Data extracted from a collection =>
Source: an optimization exercise on an open RTL-to-GDS flow (aim: small area, a short achievable clock period and few clock cycles). Production flows keep margins and buffers that such runs may drop. At most, simulation tests tie the RTL to the original design; equivalence was not proved. Only the layout flow was run in run 3; the RTL was not checked for function there. Power is estimated from default activity; no workload was simulated.

### flow/config.mk
export PLATFORM = sky130hd
export DESIGN_NAME = naas_dma
export DESIGN_NICKNAME = naas_dma
export VERILOG_FILES = /design/flow/design.v
export SDC_FILE = /design/flow/constraint.sdc
export NUM_CORES = 4
export LEC_CHECK = 0
export CAP_MARGIN = 20
export CORE_MARGIN = 2
export CORE_UTILIZATION = 40
export CTS_CLUSTER_DIAMETER = 90
export CTS_CLUSTER_SIZE = 30
export SETUP_SLACK_MARGIN = 3.3
export SLEW_MARGIN = 20
export SYNTH_MEMORY_MAX_BITS = 8192
### flow/constraint.sdc
create_clock -name core_clock -period 5.5 [get_ports {clk}]
set_input_delay 1.1000 -clock core_clock [delete_from_list [all_inputs] [get_ports {clk}]]
set_output_delay 1.1000 -clock core_clock [all_outputs]
set_load 0.01 [all_outputs]
### flow/design.v
package naas_dma_pkg;
    localparam int DATA_W           = 64;            
    localparam int STRB_W           = DATA_W / 8;
    localparam int ADDR_W           = 6;
    localparam int BUF_DEPTH        = 2 ** ADDR_W;
    localparam int PTR_W            = ADDR_W + 1;    
    localparam int MAX_BURST_QWORDS = 16;
    localparam int QCNT_W           = 5;             
    localparam int MAX_FRAME_QWORDS = 32;
    typedef logic [ADDR_W-1:0] addr_t;
    typedef logic [PTR_W-1:0]  ptr_t;
    typedef logic [QCNT_W-1:0] qcnt_t;
    typedef struct packed {
        logic [47:0] reserved;
        logic [15:0] byte_count;
    } rx_desc_t;
    typedef union packed {
        logic [DATA_W-1:0] data;
        rx_desc_t          desc;
    } buf_entry_u;
endpackage
`timescale 1ns/1ns
module naas_dma (
    input  logic                            clk,
    input  logic                            arst_n,
    input  logic [naas_dma_pkg::DATA_W-1:0] s_axis_tdata,
    input  logic [naas_dma_pkg::STRB_W-1:0] s_axis_tstrb,
    input  logic                            s_axis_tvalid,
    input  logic                            s_axis_tlast,
    output logic                            s_axis_tready,
    output logic [naas_dma_pkg::DATA_W-1:0] host_tdata,
    output logic                            host_tvalid,
    output logic                            host_tlast,
    input  logic                            host_tready
);
    localparam int N  = 32;                  
    localparam int S  = 8;                   
    localparam int D  = 4;                   
    localparam int PW = 5;                   
    localparam int CW = 6;                   
    localparam int DW = 3;                   
    function automatic logic [PW-1:0] step(input logic [PW-1:0] p);
        step = (p == PW'(N - 1)) ? '0 : p + 1'b1;
    endfunction
    function automatic logic at_tap(input logic [PW-1:0] p);
        at_tap = 1'b0;
        for (int q = 1; q < N; q += S)
            if (p == PW'(q - 1))
                at_tap = 1'b1;
    endfunction
    function automatic logic [2:0] pop4(input logic [3:0] v);
        case (v)
            4'h0:                                     pop4 = 3'd0;
            4'h1, 4'h2, 4'h4, 4'h8:                   pop4 = 3'd1;
            4'h3, 4'h5, 4'h6, 4'h9, 4'ha, 4'hc:       pop4 = 3'd2;
            4'h7, 4'hb, 4'hd, 4'he:                   pop4 = 3'd3;
            default:                                  pop4 = 3'd4;
        endcase
    endfunction
    function automatic logic [3:0] pop8(input logic [7:0] v);
        logic [2:0] a, b;
        a = pop4(v[3:0]);
        b = pop4(v[7:4]);
        pop8 = '0;
        for (int i = 0; i <= 4; i++)
            for (int j = 0; j <= 4; j++)
                if (a == 3'(i) && b == 3'(j))
                    pop8 = 4'(i + j);
    endfunction
    logic [63:0]   ring [0:N-1];
    logic [PW-1:0] tpos;                 
    logic [N-1:0]  rsel;                 
    logic [CW-1:0] cnt;                  
    logic          c0, c1, cn1, cn;      
    logic          tready_q;
    logic [4:0]    ibeats;               
    logic [4:0]    d_bm1 [0:D-1];        
    logic [3:0]    d_pc  [0:D-1];        
    logic [DW-1:0] dcnt;
    logic          dz, d1, dd1, dd;      
    logic [63:0]   ho;                   
    logic          phase;                
    logic [4:0]    rem;                  
    logic          rz, r1;               
    logic [3:0]    bcnt;                 
    logic          b14, b15;             
    logic          hv;
    logic          hl;
    assign s_axis_tready = tready_q;
    assign host_tvalid   = hv;
    assign host_tlast    = hl;
    assign host_tdata    = ho;
    logic          wr, push, pop_h, dpop, opop, adv, rp;
    logic          up, dn, dup, ddn;
    logic          phase_n, rz_n, r1_n;
    logic          c0_n, c1_n, cn1_n, cn_n;
    logic          dz_n, d1_n, dd1_n, dd_n;
    logic          b14_n, b15_n;
    logic [4:0]    rem_n;
    logic [4:0]    head_bm1;
    logic [3:0]    head_pc, new_pc;
    logic [8:0]    head_bytes;
    logic [63:0]   rdata;
    assign wr     = s_axis_tvalid && tready_q;
    assign push   = wr && s_axis_tlast;
    assign pop_h  = hv && host_tready;
    assign dpop   = pop_h && !phase;
    assign opop   = pop_h && phase;
    assign adv    = !hv || host_tready;             
    assign new_pc     = pop8(s_axis_tstrb);
    assign head_bm1   = dz ? ibeats : d_bm1[0];
    assign head_pc    = dz ? new_pc : d_pc[0];
    assign head_bytes = {6'(head_bm1) + 6'(head_pc[3]), head_pc[2:0]};
    always_comb begin
        rdata = '0;
        for (int i = 0; i < N; i++)
            rdata = rdata | (ring[i] & {64{rsel[i]}});
    end
    always_comb begin
        phase_n = phase;
        rem_n   = rem;
        rz_n    = rz;
        r1_n    = r1;
        if (dpop) begin
            phase_n = 1'b1;
            rem_n   = d_bm1[0];
            rz_n    = (d_bm1[0] == 5'd0);
            r1_n    = (d_bm1[0] == 5'd1);
        end else if (opop) begin
            if (rz) begin
                phase_n = 1'b0;
            end else begin
                rem_n = rem - 1'b1;
                rz_n  = r1;
                r1_n  = (rem == 5'd2);
            end
        end
    end
    assign rp  = adv && phase_n;                    
    assign up  = wr && !rp;
    assign dn  = rp && !wr;
    assign dup = push && !dpop;
    assign ddn = dpop && !push;
    assign c0_n  = up ? 1'b0 : dn ? c1 : c0;
    assign c1_n  = up ? c0 : dn ? (cnt == CW'(2)) : c1;
    assign cn1_n = up ? (cnt == CW'(N - 2)) : dn ? cn : cn1;
    assign cn_n  = up ? cn1 : dn ? 1'b0 : cn;
    assign dz_n  = dup ? 1'b0 : ddn ? d1 : dz;
    assign d1_n  = dup ? dz : ddn ? (dcnt == DW'(2)) : d1;
    assign dd1_n = dup ? (dcnt == DW'(D - 2)) : ddn ? dd : dd1;
    assign dd_n  = dup ? dd1 : ddn ? 1'b0 : dd;
    assign b14_n = pop_h ? (!hl && bcnt == 4'd13) : b14;
    assign b15_n = pop_h ? (!hl && b14) : b15;
    always_ff @(posedge clk) begin
        for (int i = 0; i < N; i++) begin
            if (i % S == 1 && tready_q && tpos == PW'(i - 1))
                ring[i] <= s_axis_tdata;
            else
                ring[i] <= ring[(i + N - 1) % N];
        end
        if (c0)
            rsel <= wr ? N'(2) : N'(1);
        else if (!rp)
            rsel <= {rsel[N-2:0], rsel[N-1]};
        if (adv)
            ho <= phase_n ? rdata : {55'd0, head_bytes};
        for (int i = 0; i < D; i++) begin
            if (push && DW'(i) == dcnt - DW'(dpop)) begin
                d_bm1[i] <= ibeats;
                d_pc[i]  <= new_pc;
            end else if (dpop && i < D - 1) begin
                d_bm1[i] <= d_bm1[(i + 1) % D];
                d_pc[i]  <= d_pc[(i + 1) % D];
            end
        end
        rem      <= rem_n;
        rz       <= rz_n;
        r1       <= r1_n;
        tready_q <= !cn_n && !dd_n && (c0_n || wr || at_tap(step(tpos)));
        if (adv)
            hl <= b15_n || (phase_n && rz_n && dz_n);
    end
    always_ff @(posedge clk or negedge arst_n) begin
        if (!arst_n) begin
            tpos   <= '0;
            cnt    <= '0;
            c0     <= 1'b1;
            c1     <= 1'b0;
            cn1    <= 1'b0;
            cn     <= 1'b0;
            ibeats <= '0;
            dcnt   <= '0;
            dz     <= 1'b1;
            d1     <= 1'b0;
            dd1    <= 1'b0;
            dd     <= 1'b0;
            phase  <= 1'b0;
            bcnt   <= '0;
            b14    <= 1'b0;
            b15    <= 1'b0;
            hv     <= 1'b0;
        end else begin
            if (c0_n)
                tpos <= '0;
            else if (!wr)
                tpos <= step(tpos);
            if (up)
                cnt <= cnt + 1'b1;
            else if (dn)
                cnt <= cnt - 1'b1;
            c0     <= c0_n;
            c1     <= c1_n;
            cn1    <= cn1_n;
            cn     <= cn_n;
            if (wr)
                ibeats <= s_axis_tlast ? 5'd0 : ibeats + 1'b1;
            if (dup)
                dcnt <= dcnt + 1'b1;
            else if (ddn)
                dcnt <= dcnt - 1'b1;
            dz     <= dz_n;
            d1     <= d1_n;
            dd1    <= dd1_n;
            dd     <= dd_n;
            phase  <= phase_n;
            if (pop_h)
                bcnt <= hl ? 4'd0 : bcnt + 1'b1;
            b14    <= b14_n;
            b15    <= b15_n;
            hv     <= phase_n || !dz_n;
        end
    end
endmodule
### flow/run.sh
#!/bin/bash
# synth_recipe.tcl (not shown) runs the flow's synth.tcl, then flattens the netlist and writes it again
# the make line also repeats each setting of config.mk as NAME=value (left out here)
make -C /OpenROAD-flow-scripts/flow DESIGN_CONFIG=/design/flow/config.mk WORK_HOME=/design/flow/orfs CLKGATE_MAP_FILE= SYNTH_SCRIPT=/design/flow/synth_recipe.tcl finish
==> impl_results.md, run 1 <==
- Area added between synthesis and finish: 16.9%
- Post-synthesis instance total: 4,484
- Wire per inst: 31.7 µm
- Max VDD drop: 0.496 mV
- Top delay family on crit path: flip-flops
- Skew final: 62.4 ps
- Final instance count without filler cells: 6,830
- Overall Global Routing Usage: 0.254
- Synth Warn #: 4
- Switching fraction of total power: 0.373
- Worst path slowest cell: edfxtp_1
- Reg2reg end: cnt[5]
- Largest net degree at the start of global routing: 49
- Crit path max fanout: 1
- Placement Setup Slack: 988 ps
- Site Rows: 145
- Cells after DPL: 6,484
- PwrDens: 716 nW/µm²
- Setup CP Type: reg -> out
- Reg clk slew, reported paths: 120 ps
- Status: finished clean
- First-pass GRT wire length: 293,000 µm
- CP startpoint kind: register
- Final Hold Fails: 0
- TritonCTS clock tree: yes
- Final HPWL DP: 102,000 µm
- Setup TNS: 0 ps
- Mux contribution to synthesized area: 0.0531
- Async set or reset register ratio after synthesis: 0.0157
- Sw Pwr: 19.6 mW
- Hold buffer count at CTS: 0
- Post-Syn Nets: 4,589
- Core ar.: 156,000 µm²
- Hold path endpoint: ring[13][7]
- Layout cells sized above 1: 0.196
- Mapped Area: 62,700 µm²
- Pint: 32.9 mW
- DIE AREA: 160,000 µm²
- Vias/cell: 5.99
- Synth Area per Inst: 14.0 µm²
- First DRT Iteration DRCs: 5,071
- Crit. End Element: primary output
- Seq/Total Area, Yosys: 0.735
- Final setup fails: 0
- Multi-input gate area: 16,800 µm²
- Post-synth top area cell: dfxtp_1
- Complex-gate fraction of the synthesized area: 0.142
- FF-to-FF setup slack: 3000 ps
- Initial antenna violation count: 17
- Final period util: 0.479
- Filler instances: 13,600
- Most common cell after layout, fill and taps aside: dfxtp_1
- Chip width: 400 µm
- Flip-flop and latch area: 46,100 µm²
- Root Buffer: clkbuf_16
- Vias: 40,900
- Unrepaired setup endpoints after global routing: yes
- Peak Freq: 380 MHz
- Fin area: 73,300 µm²
- CTS Buf Count: 85
- Synth top area cells: dfxtp_1 (65%), edfxtp_1 (6.7%), a22oi_1 (6.4%)
- Port Buf Inserts: 143
- Hold Crit Class: reg -> reg
- Slew HR: 0.428
- Placed Area: 66,800 µm²
- Post-route ant nets: 0
- Die height: 400 µm
- Post-synthesis xor/xnor area fraction: 0.00315
- Ys flop type: dfxtp_1
- EDFF count, synth: 139
- Worst Path Required: 4400 ps
- Worst skew pair latency: 760 ps
- Most frequent cells in the layout: dfxtp_1 (2,049), a22oi_1 (533), mux2_2 (274)
- I/O pin cnt: 144
- CP peak stage delay: 560 ps
- Largest family of logic cells by synthesized area: compound AO/OA/AOI/OAI gates
- Launch point of the worst reg-to-reg path: hv
- Overflow after GRT: 0
- Simple logic cell fraction of the synthesized area: 0.0423
- Cell-by-cell trace of the critical path: buf_2
- Drt drc: 0
- Initial Util: 0.402
- Combinational group share of total power: 0.331
- Min setup slack post-route: 2870 ps
- Maxcap violations: 0
- Hold Path Stages: 0
- DRT Wirelength: 217,000 µm
- Yosys cell types: 70
- FF-to-FF path depth: 16
- Max-slew violation count: 0
- Pleak: 27.8 nW
- Nets@finish: 4,823
- Vias in the first global route: 39,800
- CP Buf/Inv Count: 1
- Post-Synth Adder-Cell Area: 0.00582
- Seq cells post-synth: 2,224
- Clock Power Share: 0.152
- Hold wc startpoint: ring[12][7]
- GPL Wtd Cong: 0.821
- Min cycle time layout: 2630 ps
- H-Tree Depth: 3
- Worst-margin pin slew: 858 ps
- Share of Yosys cell area claimed by the top area cell type: 0.654
- DR pass1 iterations: 5
- Sequential power share: 0.516
- Clock sink total: 2,224
- Pwr Total: 52.5 mW
- Maximum clock path buffer count: 3
- CP arrival: 1530 ps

Work request =>
Among the entries above, locate the lines containing "output logic [naas_dma_pkg::DATA_W-1:0]" and "function automatic logic at_tap(input", and transcribe exactly those two lines and all lines between.

Solved problem =>
    output logic [naas_dma_pkg::DATA_W-1:0] host_tdata,
    output logic                            host_tvalid,
    output logic                            host_tlast,
    input  logic                            host_tready
);
    localparam int N  = 32;                  
    localparam int S  = 8;                   
    localparam int D  = 4;                   
    localparam int PW = 5;                   
    localparam int CW = 6;                   
    localparam int DW = 3;                   
    function automatic logic [PW-1:0] step(input logic [PW-1:0] p);
        step = (p == PW'(N - 1)) ? '0 : p + 1'b1;
    endfunction
    function automatic logic at_tap(input logic [PW-1:0] p);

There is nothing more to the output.